TASK PROMPT: Below are records; quote them exactly from the first line through the line that contains "after CTS | 0.000177 | 0.000125 | 0.0000502".

SUPPLIED DATA:

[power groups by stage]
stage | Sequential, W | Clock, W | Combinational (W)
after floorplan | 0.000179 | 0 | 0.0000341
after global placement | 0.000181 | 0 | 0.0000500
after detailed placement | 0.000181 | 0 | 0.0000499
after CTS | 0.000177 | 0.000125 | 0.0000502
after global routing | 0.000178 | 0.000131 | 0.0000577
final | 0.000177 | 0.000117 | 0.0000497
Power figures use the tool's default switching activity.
### src/rtl/hnsn_train_sequencer.sv
// hnsn_train_sequencer: training/recall controller for the HNSN network core.
// Presents stored spike patterns, rewards correct decodes, then scores masked-cue recall.
module hnsn_train_sequencer #(
   parameter logic [7:0] PRESENT_CYC  = 8'd32,
   parameter logic [3:0] SPIKE_PERIOD = 4'd4,
   parameter logic [7:0] REST_CYC     = 8'd16,
   parameter logic [3:0] EPOCHS       = 4'd8,
   parameter logic [7:0] TIMEOUT      = 8'd64
) (
   input  logic       clk,
   input  logic       rst,
   input  logic       cfg_we,
   input  logic [1:0] cfg_idx,
   input  logic [3:0] cfg_pattern,
   input  logic [7:0] cfg_char,
   input  logic [3:0] cfg_mask,
   input  logic [2:0] num_pat,
   input  logic       start,
   input  logic [7:0] char_in,
   input  logic       char_valid_in,
   output logic [3:0] ext_spike_out,
   output logic       reward_out,
   output logic       busy,
   output logic       done,
   output logic [3:0] epoch_cnt,
   output logic [2:0] hit_count
);
   typedef enum logic [2:0] {
      IDLE, TRAIN_PRES, TRAIN_REST, RECALL_PRES, RECALL_REST, DONE
   } state_t;

   typedef struct packed {
      logic [3:0] pattern;
      logic [7:0] chr;
      logic [3:0] mask;
   } slot_t;

   // Zero-length phases collapse to a single cycle so the FSM can never stall.
   localparam logic [3:0] SP_EFF    = (SPIKE_PERIOD == 4'd0) ? 4'd1 : SPIKE_PERIOD;
   localparam logic [7:0] PRES_LAST = (PRESENT_CYC == 8'd0) ? 8'd0 : PRESENT_CYC - 8'd1;
   localparam logic [7:0] REST_LAST = (REST_CYC == 8'd0) ? 8'd0 : REST_CYC - 8'd1;
   localparam logic [7:0] TO_LAST   = (TIMEOUT == 8'd0) ? 8'd0 : TIMEOUT - 8'd1;

   state_t      state, state_nx;
   slot_t [3:0] slots;
   slot_t       cur;
   logic [7:0]  cyc;
   logic [3:0]  ph;
   logic [1:0]  slot, last_idx;
   logic        rewarded;
   logic        idle_like, match, last_slot, more_epochs;
   logic [4:0]  epoch_inc;

   assign cur         = slots[slot];
   assign idle_like   = (state == IDLE) || (state == DONE);
   assign match       = char_valid_in && (char_in == cur.chr);
   assign last_slot   = (slot == last_idx);
   assign epoch_inc   = {1'b0, epoch_cnt} + 5'd1;
   assign more_epochs = epoch_inc < {1'b0, EPOCHS};

   always_ff @(posedge clk) begin
      if (rst) state <= IDLE;
      else     state <= state_nx;
   end

   always_comb begin
      state_nx      = state;
      ext_spike_out = 4'h0;
      busy          = !idle_like;
      done          = (state == DONE);
      case (state)
         IDLE, DONE: begin
            if (start) state_nx = (EPOCHS == 4'd0) ? RECALL_PRES : TRAIN_PRES;
         end
         TRAIN_PRES: begin
            if (ph == 4'd0) ext_spike_out = cur.pattern;
            if (cyc == PRES_LAST) state_nx = TRAIN_REST;
         end
         TRAIN_REST: begin
            if (cyc == REST_LAST)
               state_nx = (!last_slot || more_epochs) ? TRAIN_PRES : RECALL_PRES;
         end
         RECALL_PRES: begin
            if (ph == 4'd0) ext_spike_out = cur.pattern & cur.mask;
            if (char_valid_in || cyc == TO_LAST) state_nx = RECALL_REST;
         end
         RECALL_REST: begin
            if (cyc == REST_LAST) state_nx = last_slot ? DONE : RECALL_PRES;
         end
         default: state_nx = IDLE;
      endcase
   end

   // ph tracks cyc % SP_EFF without a divider; both restart on every state change.
   always_ff @(posedge clk) begin
      if (rst) begin
         slots      <= '0;
         cyc        <= 8'd0;
         ph         <= 4'd0;
         slot       <= 2'd0;
         last_idx   <= 2'd0;
         rewarded   <= 1'b0;
         reward_out <= 1'b0;
         epoch_cnt  <= 4'd0;
         hit_count  <= 3'd0;
      end else begin
         reward_out <= 1'b0;
         if (state_nx != state) begin
            cyc <= 8'd0;
            ph  <= 4'd0;
         end else begin
            if (cyc != 8'hFF) cyc <= cyc + 8'd1;
            ph <= (ph == SP_EFF - 4'd1) ? 4'd0 : ph + 4'd1;
         end

         if (cfg_we && idle_like) slots[cfg_idx] <= {cfg_pattern, cfg_char, cfg_mask};

         if (idle_like && start) begin
            slot      <= 2'd0;
            rewarded  <= 1'b0;
            epoch_cnt <= 4'd0;
            hit_count <= 3'd0;
            if (num_pat == 3'd0)      last_idx <= 2'd0;
            else if (num_pat >= 3'd4) last_idx <= 2'd3;
            else                      last_idx <= 2'(num_pat - 3'd1);
         end

         case (state)
            TRAIN_PRES: begin
               if (match && !rewarded) begin
                  reward_out <= 1'b1;
                  rewarded   <= 1'b1;
               end
            end
            TRAIN_REST: begin
               if (cyc == REST_LAST) begin
                  rewarded <= 1'b0;
                  if (last_slot) begin
                     slot <= 2'd0;
                     if (epoch_cnt != 4'hF) epoch_cnt <= epoch_cnt + 4'd1;
                  end else begin
                     slot <= slot + 2'd1;
                  end
               end
            end
            RECALL_PRES: begin
               if (match && hit_count != 3'd7) hit_count <= hit_count + 3'd1;
            end
            RECALL_REST: begin
               if (cyc == REST_LAST && !last_slot) slot <= slot + 2'd1;
            end
            default: ;
         endcase
      end
   end
endmodule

ANSWER TO THIS PROBLEM:
[power groups by stage]
stage | Sequential, W | Clock, W | Combinational (W)
after floorplan | 0.000179 | 0 | 0.0000341
after global placement | 0.000181 | 0 | 0.0000500
after detailed placement | 0.000181 | 0 | 0.0000499
after CTS | 0.000177 | 0.000125 | 0.0000502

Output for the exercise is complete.